Rozmowy po polsku w miejscu pracy w Wielkiej Brytanii
Czy pracodawca może mnie zwolnić z pracy za rozmowy po polsku? Czy mam prawo do posługiwania się językiem ojczystym w miejscu pracy w Wielkiej Brytanii? Polacy z Wysp zadają sobie to pytanie niemal każdego dnia. Zdarza się bowiem, że nasi rodacy z powodu rozmawiania po polsku są szykanowani, nękani i zwalniani z pracy.
Prawo a język ojczysty
Zgodnie z dokumentem "The Equality Act 2010”, prawo w Wielkiej Brytanii chroni pracowników przed dyskryminacją rasową. Mamy z taką do czynienia, gdy pracownik jest traktowany w sposób niesprawiedliwy w związku ze swoją rasą lub z powodu rasy kogoś z kim jest związany, np. swojego partnera.

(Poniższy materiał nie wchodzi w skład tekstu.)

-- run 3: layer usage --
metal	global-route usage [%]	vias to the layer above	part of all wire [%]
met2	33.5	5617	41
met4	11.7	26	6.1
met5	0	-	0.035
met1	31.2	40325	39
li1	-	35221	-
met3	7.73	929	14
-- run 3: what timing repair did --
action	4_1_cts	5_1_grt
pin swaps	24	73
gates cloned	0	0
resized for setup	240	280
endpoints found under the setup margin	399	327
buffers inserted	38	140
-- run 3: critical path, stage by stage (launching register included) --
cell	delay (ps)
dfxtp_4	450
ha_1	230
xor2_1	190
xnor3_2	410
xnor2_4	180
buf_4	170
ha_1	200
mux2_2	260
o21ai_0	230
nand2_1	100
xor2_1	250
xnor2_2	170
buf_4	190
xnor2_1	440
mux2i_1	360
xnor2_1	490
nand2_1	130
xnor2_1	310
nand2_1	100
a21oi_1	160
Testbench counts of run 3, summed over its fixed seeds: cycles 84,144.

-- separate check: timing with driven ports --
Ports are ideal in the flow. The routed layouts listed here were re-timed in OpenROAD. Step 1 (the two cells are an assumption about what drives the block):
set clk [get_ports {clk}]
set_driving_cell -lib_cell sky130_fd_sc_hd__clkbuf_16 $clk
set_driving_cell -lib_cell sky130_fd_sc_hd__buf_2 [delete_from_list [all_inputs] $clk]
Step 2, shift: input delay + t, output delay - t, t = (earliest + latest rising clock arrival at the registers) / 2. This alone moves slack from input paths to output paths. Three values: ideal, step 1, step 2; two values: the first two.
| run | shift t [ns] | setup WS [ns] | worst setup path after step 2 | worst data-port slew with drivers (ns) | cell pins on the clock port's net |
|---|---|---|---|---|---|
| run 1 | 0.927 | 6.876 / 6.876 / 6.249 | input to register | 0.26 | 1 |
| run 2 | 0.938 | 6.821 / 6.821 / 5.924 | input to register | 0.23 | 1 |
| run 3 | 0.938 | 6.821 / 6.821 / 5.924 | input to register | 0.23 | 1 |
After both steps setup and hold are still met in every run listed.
What follows belongs to an exercise in optimizing a design on an open flow for small area, a short achievable clock period and few clock cycles; a production flow would make more cautious choices.
RTL that was checked went through simulation tests only; none was proved equivalent to the original.
For runs 1 and 4 to 7, only the layout was checked, not whether the RTL still works.
Power is estimated from default activity; no workload was simulated.

==> flow/design.v, too long to show whole: its modules and the start of the top module <==
// module pass_comparator: 195 lines
// module int_check: 10 lines
// module mod_step: 7 lines
// module crc64_step: 1583 lines
// module crc_x2: 3 lines
// module crc_xn2: 3 lines
module pass_comparator (
    input  wire        clk,
    input  wire        rst,
    input  wire        start,
    input  wire        coded,       
    input  wire [1:0]  trap,        
    input  wire [1:0]  trap_tag,    
    input  wire [7:0]  p_len,       
    input  wire [7:0]  k_len,       
    output wire        ready,
    output reg         rd_en,
    output wire [6:0]  rd_addr,
    input  wire [63:0] p_value,
    input  wire [19:0] p_lii,
    input  wire [1:0]  p_tag,
    input  wire [63:0] k_value,
    input  wire [19:0] k_lii,
    input  wire [1:0]  k_tag,
    output reg         done,
    output reg  [3:0]  verdict,
    output wire [7:0]  word,
    output wire [63:0] sig
);
  // ...
==> flow/flow/run.sh <==
#!/bin/bash
# The standard layout (standard.sh, its synthesis unchanged), with two
# changes to how the layout is made:
# - every input and output port is buffered by a plain buf_1 (repair may
#   resize it) instead of the delay buffer buffer_ports picks by itself;
set -euo pipefail
bash standard.sh synth > synth.log 2>&1
export BUFFER_PORTS_ARGS="-buffer_cell sky130_fd_sc_hd__buf_1"
export SETUP_SLACK_MARGIN=53
bash standard.sh floorplan > floorplan.log 2>&1
bash standard.sh place > place.log 2>&1
bash standard.sh cts > cts.log 2>&1
bash standard.sh route > route.log 2>&1
bash standard.sh finish > finish.log 2>&1
==> flow/standard.sh <==
#!/bin/bash
# synth_recipe.tcl (not shown) runs the flow's synth.tcl, then flattens the netlist and writes it again
# the make line also repeats each setting of config.mk as NAME=value (left out here)
make -C /OpenROAD-flow-scripts/flow DESIGN_CONFIG=/design/flow/config.mk WORK_HOME=/design/flow/orfs CLKGATE_MAP_FILE= SYNTH_SCRIPT=/design/flow/synth_recipe.tcl "${@:-finish}"
==> flow/config.mk <==
export PLATFORM = sky130hd
export DESIGN_NAME = pass_comparator
export DESIGN_NICKNAME = pass_comparator
export VERILOG_FILES = /design/flow/design.v
export SDC_FILE = /design/flow/constraint.sdc
export NUM_CORES = 4
export LEC_CHECK = 0
export CAP_MARGIN = 20
export CORE_MARGIN = 2
export CORE_UTILIZATION = 40
export SLEW_MARGIN = 20
export SYNTH_HIERARCHICAL = 1
==> flow/constraint.sdc <==
create_clock -name core_clock -period 70.0 [get_ports {clk}]
set_input_delay 14.0000 -clock core_clock [delete_from_list [all_inputs] [get_ports {clk}]]
set_output_delay 14.0000 -clock core_clock [all_outputs]
set_load 0.01 [all_outputs]
==> impl_metrics.csv, run 1 <==
group,metric,value,unit
timing,setup_violations,0,
routing,ant_nets,0,
timing,tightest_slew,1.14,ns
worst_setup_path,crit_type,"in -> reg",
yosys,synth-edff-count,15,
power_and_ir_drop,power_frac_seq,11.6,%
power_and_ir_drop,power_switching,0.316,mW
timing,rsz0062_at_grt,"yes",
place,dp_hpwl,94000,um
yosys,synth_nets,3161,
worst_setup_path,endpoint_kind,"flip-flop",
finish,top_register,"ncrc",
worst_setup_path,crit_required,70.16,ns
yosys,synth_ff_type,"dfxtp_1",
finish,multi_input_area_share,72.2,%
power_and_ir_drop,power_frac_comb,73.0,%
grt,overflow,0,
worst_setup_path,critPathSlowestCell,"buf_1",
worst_setup_path,worstPathCellList,"buf_1 -> xor2_1 -> ha_1 -> xor2_1 -> nand4_1 -> nor3_4 -> o2111ai_2 -> nor4_4 -> o21ai_1 -> a31oi_2 -> nor4bb_4 -> a21oi_4 -> o21bai_4",
outcome,run_status,"complete, no violations",
finish,seq_share,8.48,%
timing,worst_slack,52.55,ns
clocking,clk_latency,0.49,ns
grt,grt_max_degree,67,
timing,hold_viol,0,
routing,topRoutingLayerUsed,"met4",
routing,drcViolationCount,0,
grt,antenna_found_initial,1,
finish,layout-drive-gt1-share,18.1,%
routing,drt-wirelength-per-cell,30.9,um
power_and_ir_drop,ir_drop,0.0205,mV
power_and_ir_drop,power.density,20.5,mW/mm^2
place,dp_cells,3946,
hold_path,min_path_cells,1,
yosys,avgSynthCellArea,7.72,um^2
hold_path,min_to,"mcnt[0]$_SDFF_PN0_",
yosys,yosys_warnings,7,
routing,dr_wl_met3,10800,um
hold_path,worstHoldStart,"mcnt[0]$_SDFF_PN0_",
power_and_ir_drop,p_int,0.278,mW
==> module mod_step, before the edit <==
module mod_step (input wire [3:0] c, input wire k63, input wire [16:0] r,
                 output wire [16:0] mz, output wire k_code);
    wire [4:0] h = r[16:12];
    wire [7:0] f = {h[3:0], 4'd0} - {3'd0, h};       
    assign mz = {1'b0, r[11:0], c} + {9'd0, f};
    assign k_code = k63 ? (mz == 17'd50625) : (mz == 17'd0 || mz == 17'd65521);
endmodule
==> run 2: changes to the inputs <==
--- a/flow/design.v
+++ b/flow/design.v
@@ -206,8 +206,30 @@
 module mod_step (input wire [3:0] c, input wire k63, input wire [16:0] r,
                  output wire [16:0] mz, output wire k_code);
     wire [4:0] h = r[16:12];
-    wire [7:0] f = {h[3:0], 4'd0} - {3'd0, h};       
-    assign mz = {1'b0, r[11:0], c} + {9'd0, f};
+    reg  [7:0] f;                                    
+    always @* begin
+        case (h)
+            5'd0:  f = 8'd0;    5'd1:  f = 8'd15;   5'd2:  f = 8'd30;   5'd3:  f = 8'd45;
+            5'd4:  f = 8'd60;   5'd5:  f = 8'd75;   5'd6:  f = 8'd90;   5'd7:  f = 8'd105;
+            5'd8:  f = 8'd120;  5'd9:  f = 8'd135;  5'd10: f = 8'd150;  5'd11: f = 8'd165;
+            5'd12: f = 8'd180;  5'd13: f = 8'd195;  5'd14: f = 8'd210;  5'd15: f = 8'd225;
+            default: f = 8'd240;
+        endcase
+    end
+    wire [15:0] x  = {r[11:0], c};
+    wire [16:0] cy;
+    assign cy[0] = 1'b0;
+    genvar i;
+    generate for (i = 0; i < 16; i = i + 1) begin : g
+        if (i < 8) begin : fa
+            assign mz[i]   = x[i] ^ f[i] ^ cy[i];
+            assign cy[i+1] = (x[i] & f[i]) | (cy[i] & (x[i] | f[i]));
+        end else begin : ha
+            assign mz[i]   = x[i] ^ cy[i];
+            assign cy[i+1] = x[i] & cy[i];
+        end
+    end endgenerate
+    assign mz[16] = cy[16];
     assign k_code = k63 ? (mz == 17'd50625) : (mz == 17'd0 || mz == 17'd65521);
 endmodule
 module crc64_step (input wire [63:0] c, input wire [63:0] v, output wire [63:0] n);
==> flow/flow/run.sh (replaced) <==
#!/bin/bash
# The standard layout (standard.sh, its synthesis unchanged), except that
# every input and output port is buffered by a plain buf_1 (repair may resize
# it) instead of the delay buffer buffer_ports picks by itself.
# Each step's full output goes to a log file of its own here.
set -euo pipefail
bash standard.sh synth > synth.log 2>&1
export BUFFER_PORTS_ARGS="-buffer_cell sky130_fd_sc_hd__buf_1"
bash standard.sh floorplan > floorplan.log 2>&1
bash standard.sh place > place.log 2>&1
bash standard.sh cts > cts.log 2>&1
bash standard.sh route > route.log 2>&1
bash standard.sh finish > finish.log 2>&1
--- a/flow/config.mk
+++ b/flow/config.mk
@@ -8,5 +8,6 @@
 export CAP_MARGIN = 20
 export CORE_MARGIN = 2
 export CORE_UTILIZATION = 40
+export GPL_TIMING_DRIVEN = 0
 export SLEW_MARGIN = 20
 export SYNTH_HIERARCHICAL = 1
==> run 2 against run 1 <==
First-iteration DRC count down 13%. Combinational power down 9.7%. Sequential share of layout area up 1.6 points. Die area down 5.1%. Total power down 7.0%. Largest cell class unchanged. Flip-flop and latch count unchanged. Hold slack worse by 0.036 ns. Clock power up 1%. Worst setup slack worse by 2.3 ns. Via count down 11%. Still clean. Critical path type unchanged.
==> impl_metrics.csv, run 2 <==
group,metric,value,unit
power_and_ir_drop,power.density,22.7,mW/mm^2
routing,drt-wirelength-per-cell,30.4,um
yosys,synth-edff-count,15,
routing,vias_per_cell,5.86,
timing,hold_viol,0,
timing,whs,0.475,ns
timing,worst_slack,50.29,ns
timing,max_freq,0.0507,GHz
clocking,clk_pin_slew,0.07,ns
worst_setup_path,worstReg2RegStart,"r[16]$_SDFF_PN0_",
grt,grt_pass1_wl,157000,um
clocking,hold_buffers,0,
clocking,post_cts_buffers,0,
yosys,synth_nets,2977,
finish,layout_common_cells,"xor2_1, buf_1, xnor2_1",
yosys,yosysMostFrequentCell,"xor2_1",
yosys,synth_ff_type,"dfxtp_1",
worst_setup_path,worstPathCellList,"buf_1 -> buf_2 -> buf_1 -> xor2_1 -> xor2_1 -> nor2_1 -> o21ai_0 -> xnor2_1 -> nor4_4 -> o2111ai_1 -> nor4_2 -> nand2_1 -> a21boi_0 -> o211ai_1 -> o21ai_2 -> nand2_2 -> o21ai_0",
die,core_area,0.0528,mm^2
worst_setup_path,reg2reg_slack,63.60,ns
die,rows,84,
grt,grt_pass1_vias,21200,
routing,drt-initial-drc-count,2398,
worst_setup_path,critPathSlowestCell,"buf_1",
die,die_area,0.0555,mm^2
outcome,run_status,"complete, no violations",
finish,layout_commonest_cell,"xor2_1",
timing,max-slew-margin-rel,13.4,%
timing,setup_violations,0,
place,dp_hpwl,91900,um
grt,grt_max_degree,17,
routing,ant_nets,0,
grt,overflow,0,
timing,fin_crit_sh,28.2,%
yosys,yosys_warnings,8,
clocking,numCtsBuffers,17,
place,routabilityCongestion,1.12,
finish,top_register,"ncrc",
job,cap_violations,0,
power_and_ir_drop,leakagePower,9.70,nW
finish,top_regs,"ncrc x64, r x17",
finish,largest_reg_flops,64,
worst_setup_path,timing.critical_path.to,"a[3]$_SDFFCE_PN0P_",
die,io_pins,282,
yosys,avgSynthCellArea,7.84,um^2
clocking,clk_latency,0.49,ns
routing,drt_wl_total,114000,um
timing,final-max-slew-violation-count,0,
worst_setup_path,slowest_delay,0.86,ns
worst_setup_path,reg2reg_depth,26,
yosys,synthTopCellsByArea,"xor2_1, xnor2_1, dfxtp_1, o21ai_0, nor2_1",
yosys,async_reset_ff_share,0,%
timing,tightest_slew,1.29,ns
yosys,synthTopCellsByCount,"xor2_1, xnor2_1, nor2_1, nand2_1, o21ai_0",
worst_setup_path,start_kind,"primary input",
grt,antenna_found_initial,3,
routing,via_count,22000,
worst_setup_path,crit_type,"in -> reg",
hold_path,holdCritPathClass,"reg -> reg",
yosys,synth_top_cell_by_area,"xor2_1",
clocking,cts-resized-gates,0,
finish,syn_to_final_growth,13.6,%
yosys,syn_area,0.0214,mm^2
die,die_w,235,um
finish,layout-drive-gt1-share,5.37,%
finish,nNetsFinal,3286,
worst_setup_path,endpoint_kind,"flip-flop",
worst_setup_path,r2r_end,"verdict[1]$_DFF_P_",
yosys,synth_seq_cells,115,
yosys,yosysSeqAreaShare,11.4,%
clocking,cts_tree,"built",
worst_setup_path,crit_required,70.10,ns
clocking,htreeDepth,4,
clocking,clock_path_buffers,2,
grt,track_usage,40.0,%
hold_path,worstHoldStart,"mcnt[0]$_SDFF_PN0_",
yosys,yosys.cell_types.count,93,
timing,finalWorstPathRequiredPeriod,19.71,ns
worst_setup_path,critical_path_buf_inv_count,3,
timing,rsz0062_at_grt,"no",
place,pre_cts_ws,49.99,ns
worst_setup_path,arrival,19.81,ns
worst_setup_path,worstPathMaxFanout,10,
worst_setup_path,cp_top_family,"compound AO/OA/AOI/OAI gates",
routing,drcViolationCount,0,
place,port-buffer-count,281,
clocking,root_buffer,"clkbuf_16",
worst_setup_path,cp.depth,17,
clocking,cts.sinks,115,
routing,firstDrtPassIters,7,
timing,fin_setup_tns,0,ns
worst_setup_path,crit_path_start,"p_value[22]",
die,initial_core_util,40.6,%
die,dieHeight,235,um
yosys,postSynthCellCount,2734,
power_and_ir_drop,ir_drop,0.0166,mV
timing,finalClockSkew,0.0206,ns
yosys,synth_top_area_share,41.4,%
-- run 2: power breakdown --
group          leakage [nW]  switching (mW)  internal, mW  total (mW)
Combinational          8.46           0.257         0.134       0.392
Sequential            0.958        0.000538        0.0679      0.0684
Clock                 0.285          0.0419        0.0503      0.0922
-- run 2: worst min path at each step --
stage                                    end  slack (ns)  cells after the start
final                     mcnt[0]$_SDFF_PN0_        0.48                      1
after detailed placement  mcnt[0]$_SDFF_PN0_        0.46                      1
after global placement    mcnt[0]$_SDFF_PN0_        0.45                      1
after floorplan           mcnt[0]$_SDFF_PN0_        0.43                      1
after CTS                 mcnt[0]$_SDFF_PN0_        0.47                      1
after global routing      mcnt[0]$_SDFF_PN0_        0.51                      1
-- run 2: final cells by class --
type,count,area [um^2]
fillers,5545,28400
plain buffers,141,617
clock buffers,17,425
inverters,72,270
flip-flops and latches,115,2450
diodes,2,5.00
repair buffers,290,1160
well taps,688,861
clock inverters,15,161
multi-input cells,2406,18400
-- run 2: per-stage QoR --
stage          instances  cell area, um^2  utilization, %  power, mW
5_1_grt             3744            24400            46.2      0.570
4_1_cts             3743            24300            46.1      0.538
3_5_place_dp        3711            23700            45.0      0.444
3_3_place_gp        3703            23300            44.3      0.446
2_1_floorplan       2734            21400               -      0.324
6_report            3746            24400            46.2      0.552
-- run 2: per-module statistics from Yosys (local to each module, per instance), excerpt --
module	copies in the design	flip-flops and latches
pass_comparator	1	115
int_check	1	0
mod_step	1	0
crc_x2	818	0
crc_xn2	36	0
-- run 2: cell families (layout without fill, tap and decap cells) --
family,after synthesis,count (layout),synth area share (%)
DFF,115,115,11.4
xor gates and xnor gates,1255,1255,51.4
buffers and inverters,213,535,4.14
adders and majority gates,67,67,3.92
other,0,2,0
muxes,55,55,2.73
and+or+nand+nor,650,650,14.9
AOI/OAI and AO/OA,379,379,11.4
-- run 2: metal layers --
metal	GRT usage, %	routed length (um)
met5	0	87
met4	33.0	10800
met3	8.35	10700
met2	62.8	49700
met1	47.0	42400
Testbench counts of run 2, summed over its fixed seeds: cycles 28,467.
==> run 3: changes to the inputs <==
==> flow/flow/run.sh (replaced) <==
#!/bin/bash
# The standard layout (standard.sh, its synthesis unchanged), with two
# changes to how the layout is made:
# - every input and output port is buffered by a plain buf_1 (repair may
#   resize it) instead of the delay buffer buffer_ports picks by itself;
set -euo pipefail
bash standard.sh synth > synth.log 2>&1
export BUFFER_PORTS_ARGS="-buffer_cell sky130_fd_sc_hd__buf_1"
export SETUP_SLACK_MARGIN=51.5
bash standard.sh floorplan > floorplan.log 2>&1
bash standard.sh place > place.log 2>&1
bash standard.sh cts > cts.log 2>&1
bash standard.sh route > route.log 2>&1
bash standard.sh finish > finish.log 2>&1
--- a/flow/config.mk
+++ b/flow/config.mk
@@ -8,6 +8,5 @@
 export CAP_MARGIN = 20
 export CORE_MARGIN = 2
 export CORE_UTILIZATION = 40
-export GPL_TIMING_DRIVEN = 0
 export SLEW_MARGIN = 20
 export SYNTH_HIERARCHICAL = 1
==> run 3 against run 2 <==
Register-to-register slack got worse by 0.22 ns. Worst setup slack improved by 1.4 ns. Clock power about the same. Sequential share of layout area is 0.084 points lower. First-iteration DRC count rose by 8.5%. Die area is the same. Flip-flop and latch count unchanged. Critical path depth shrank 3. Combinational power is 2% higher. Clock skew decreased by 0.0036 ns. Global-route usage up 0.90 points. Critical path type unchanged. Critical endpoint is now a[0]$_SDFFCE_PN0P_.
==> impl_metrics.csv, run 3 <==
group,metric,value,unit
timing,final-max-slew-violation-count,0,
yosys,yosys_warnings,8,
grt,grt_pass1_wl,162000,um
timing,hold_viol,0,
finish,top_register,"ncrc",
place,dpl-instance-area,0.0239,mm^2
timing,tightest_slew,1.24,ns
worst_setup_path,start_kind,"primary input",
finish,num_antenna_cells,0,
routing,drt_wl_total,116000,um
timing,max_freq,0.0546,GHz
clocking,htreeDepth,4,
yosys,yosysMostFrequentCell,"xor2_1",
die,io_pins,282,
die,die_w,235,um
yosys,synth_nets,2977,
worst_setup_path,arrival,18.46,ns
yosys,synth_top_cell_by_area,"xor2_1",
timing,finalClockSkew,0.0170,ns
place,port-buffer-count,281,
worst_setup_path,crit_type,"in -> reg",
yosys,synth-edff-count,15,
finish,final_area,0.0246,mm^2
power_and_ir_drop,leakagePower,10.1,nW
yosys,synthTopCellsByCount,"xor2_1, xnor2_1, nor2_1, nand2_1, o21ai_0",
yosys,postSynthCellCount,2734,
routing,ant_nets,0,
timing,max-slew-margin-rel,17.1,%
clocking,clk_latency,0.48,ns
routing,drcViolationCount,0,
timing,rsz0062_at_grt,"no",
clocking,clk_pin_slew,0.07,ns
finish,final_util,46.6,%
die,rows,84,
grt,antenna_found_initial,1,
worst_setup_path,endpoint_kind,"flip-flop",
timing,whs,0.474,ns
timing,fin_setup_tns,0,ns
die,die_area,0.0555,mm^2
clocking,root_buffer,"clkbuf_16",
worst_setup_path,crit_required,70.14,ns
worst_setup_path,worstPathMaxFanout,13,
routing,vias_per_cell,5.97,
finish,top_regs,"ncrc x64, r x17",
outcome,run_status,"complete, no violations",
grt,overflow,0,
routing,drt-initial-drc-count,2601,
clocking,clock_path_buffers,2,
die,dieHeight,235,um
clocking,cts_tree,"built",
die,core_area,0.0528,mm^2
routing,via_count,22300,
finish,layout-drive-gt1-share,7.81,%
yosys,yosys.cell_types.count,93,
finish,syn_to_final_growth,14.6,%
yosys,synth_seq_cells,115,
yosys,synth_ff_type,"dfxtp_1",
finish,nNetsFinal,3277,
hold_path,holdCritPathClass,"reg -> reg",
clocking,hold_buffers,0,
finish,largest_reg_flops,64,
clocking,post_cts_buffers,0,
clocking,numCtsBuffers,17,
die,initial_core_util,40.6,%
power_and_ir_drop,ir_drop,0.0195,mV
yosys,syn_area,0.0214,mm^2
yosys,yosysSeqAreaShare,11.4,%
power_and_ir_drop,p_total,0.559,mW
yosys,synthTopCellsByArea,"xor2_1, xnor2_1, dfxtp_1, o21ai_0, nor2_1",
finish,layout_common_cells,"xor2_1, buf_1, xnor2_1",
yosys,avgSynthCellArea,7.84,um^2
place,pre_cts_ws,50.66,ns
finish,stdcell_count,3735,
yosys,async_reset_ff_share,0,%
routing,firstDrtPassIters,8,
power_and_ir_drop,power.density,22.8,mW/mm^2
routing,drt-wirelength-per-cell,31.1,um
timing,worst_slack,51.68,ns
timing,finalWorstPathRequiredPeriod,18.32,ns
grt,grt_max_degree,65,
place,routabilityCongestion,1.08,
grt,track_usage,40.9,%
place,dp_cells,3702,
job,cap_violations,0,
place,dp_hpwl,91300,um
clocking,cts.sinks,115,
grt,grt_pass1_vias,21700,
timing,fin_crit_sh,26.2,%
timing,setup_violations,0,
finish,layout_commonest_cell,"xor2_1",
yosys,synth_top_area_share,41.4,%
[run 3: worst max-delay path, cell delays in order]
cell             delay, ns
clkdlybuf4s15_1       0.60
xor2_2                0.50
xor2_1                0.30
nor2_1                0.07
o21ai_0               0.36
or3b_1                0.41
a211oi_2              0.30
o2111ai_1             0.18
nor4_2                0.50
nand2_1               0.12
a31oi_1               0.42
a31o_2                0.25
nand2_2               0.09
o21ai_2               0.35
[run 3: cell families (layout without fill, tap and decap cells)]
| family | after synthesis | after routing | share of synthesized area (%) |
|---|---|---|---|
| flops | 115 | 115 | 11.4 |
| buf+inv | 213 | 526 | 4.14 |
| simple gates | 650 | 650 | 14.9 |
| mux | 55 | 55 | 2.73 |
| xor+xnor | 1255 | 1255 | 51.4 |
| compound gates | 379 | 379 | 11.4 |
| fa+ha+maj | 67 | 67 | 3.92 |
[run 3: final cells by class]
| type | count | area, um^2 |
|---|---|---|
| Multi-Input combinational cell | 2406 | 18300 |
| Clock buffer | 17 | 425 |
| Timing Repair Buffer | 422 | 2120 |
| Inverter | 72 | 270 |
| Tap cell | 688 | 861 |
| Clock inverter | 15 | 160 |
| Sequential cell | 115 | 2450 |
| Fill cell | 5388 | 28200 |
[run 3: modules after synthesis, one instance, submodules excluded, excerpt]
module	area, um^2	cells inside	flip-flops and latches	times used
crc_xn2	8.76	1	0	36
mod_step	548	63	0	1
crc_x2	8.76	1	0	818
pass_comparator	9600	1235	115	1
int_check	3810	582	0	1
[run 3: timing repair]
| item | 4_1_cts | 5_1_grt |
|---|---|---|
| endpoints found under the hold margin | 0 | 0 |
| resized for setup | 2 | 5 |
| setup endpoints to repair | 7 | 8 |
[run 3: path summary, 6_finish.rpt]
path,end,startpoint,cells after the start,slack (ns)
worst max-delay path,a[0]$_SDFFCE_PN0P_,p_value[53],14,51.68
worst min-delay path,mcnt[0]$_SDFF_PN0_,mcnt[0]$_SDFF_PN0_,1,0.47
worst max register to register,verdict[1]$_DFF_P_,r[12]$_SDFF_PN0_,26,63.38
worst min register to register,mcnt[0]$_SDFF_PN0_,mcnt[0]$_SDFF_PN0_,1,0.47
[run 3: power by group]
group / switching (mW) / internal (mW)
sequential: 0.00108 / 0.0679
clock: 0.0419 / 0.0504
combinational: 0.259 / 0.139
total: 0.302 / 0.257
[run 3: metal layers]
metal  up-vias  track usage (%)  part of all wire [%]  wire length [um]
met3       442             6.74                   7.9              9140
met5         -                0                     0                 0
met1     10600             47.2                    37             43100
li1       9757                -                     -                 -
met4         0             34.5                   9.9             11500
met2      1493             66.3                    45             52500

Przez pojęcie “rasa” rozumieć należy kolor skóry, narodowość, obywatelstwo, pochodzenie etniczne lub narodowe człowieka.
Do bezpośredniej dyskryminacji rasowej dochodzi, gdy pracownik jest traktowany w sposób gorszy niż ktoś inny w tej samej sytuacji. Pośrednia dyskryminacja rasowa może występować, gdy pracodawca stosuje zasady, które stawiają osoby o określonej rasie, pochodzeniu etnicznym lub narodowości w gorszym położeniu niż innych.
Język ojczysty a prawo europejskie
Zakaz porozumiewania się w języku polskim w krajach europejskich (także w Wielkiej Brytanii) stanowi pogwałcenie wielu międzynarodowych aktów prawnych o fundamentalnym znaczeniu, jak choćby Powszechnej Deklaracji Praw Człowieka (art. 2), Europejskiej Konwencji o Ochronie Praw Człowieka i Podstawowych Wolności (art. 14), Karty Praw Podstawowych Unii Europejskiej (art. 21 i 22) czy Konstytucji Unii Europejskiej.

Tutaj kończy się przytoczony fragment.